Was Jefferson met zijn rationele redactie van de evangeliën zijn tijd ver vooruit? Of was hij veeleer conservatief in de zin dat hij, onder het mom van Verlichting, de leer van het christendom wilde behouden? Of suggereren deze vragen een schijntegenstelling?

 

‘Het lijkt misschien een curieus project, een oud-president die in zijn nadagen in de Bijbel snijdt, maar het staat in een lange traditie. De vraag hoe de vier evangeliën met elkaar te rijmen zijn – een ‘evangelieharmonie’ – is een oude vraag. Twee bekende zijn de Diatessaron, van Tatianus, uit de 2e eeuw, en de Heliand, uit de 9e eeuw. Later schreven ook beroemde denkers als Augustinus, Samuel Pepys en Johannes Calvijn evangelieharmonieën.

Het is absoluut een schijntegenstelling om het Verlichtingsdenken diametraal tegenover het christendom te zetten. Verlichtingsdenkers trokken de autoriteit van de Kerk en de Bijbel in twijfel, maar waren zeker niet allemaal atheïstisch. De geloofsopvattingen van Amerikaanse Verlichtingsmannen – Benjamin Franklin, George Washington, John Adams, James Madison, noem maar op – verschilden in accenten, maar ze waren allen gelovig.

 

De essentie van het christendom lag voor Jefferson in de verheven moraal van Jezus,

die naastenliefde en broederschap predikte

 

Joseph Priestley beïnvloedde Jefferson het meest bij het samenstellen van zijn Bijbeltekst. Priestley was een vooraanstaand natuurfilosoof, goed onderlegd in klassieke talen, politiek betrokken, (her)ontdekker van de zuurstof en uitvinder van koolzuurhoudende drank. Een wetenschapper én predikant.
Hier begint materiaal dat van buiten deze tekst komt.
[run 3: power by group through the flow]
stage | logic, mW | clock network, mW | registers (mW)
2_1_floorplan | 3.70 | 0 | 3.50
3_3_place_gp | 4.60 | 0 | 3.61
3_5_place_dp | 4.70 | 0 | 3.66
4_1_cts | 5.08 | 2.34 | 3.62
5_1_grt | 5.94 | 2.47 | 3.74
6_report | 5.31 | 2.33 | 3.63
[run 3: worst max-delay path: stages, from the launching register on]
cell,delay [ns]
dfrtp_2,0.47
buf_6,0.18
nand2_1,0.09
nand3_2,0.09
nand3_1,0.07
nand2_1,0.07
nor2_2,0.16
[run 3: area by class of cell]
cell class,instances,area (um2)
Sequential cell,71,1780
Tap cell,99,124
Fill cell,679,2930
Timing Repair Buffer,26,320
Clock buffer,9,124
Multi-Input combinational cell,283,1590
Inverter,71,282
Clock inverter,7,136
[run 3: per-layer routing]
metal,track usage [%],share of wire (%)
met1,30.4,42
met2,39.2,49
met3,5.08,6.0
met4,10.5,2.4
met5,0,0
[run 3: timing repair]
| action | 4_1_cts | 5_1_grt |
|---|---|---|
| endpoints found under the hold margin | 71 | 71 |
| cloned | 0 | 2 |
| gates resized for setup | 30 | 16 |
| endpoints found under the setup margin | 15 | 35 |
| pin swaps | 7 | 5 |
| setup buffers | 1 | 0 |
In 1777 publiceerde Priestley A Harmony of the Evangelists. Toen Priestley bevriend raakte met Jefferson en vanuit Engeland naar Amerika verhuisde, schreven ze over religieuze onderwerpen. Jefferson ontving van Priestley een editie van diens Harmony en aan de hand van Priestleys tekst nam hij de evangeliën door om een selectie te maken van betrouwbare fragmenten over Jezus.’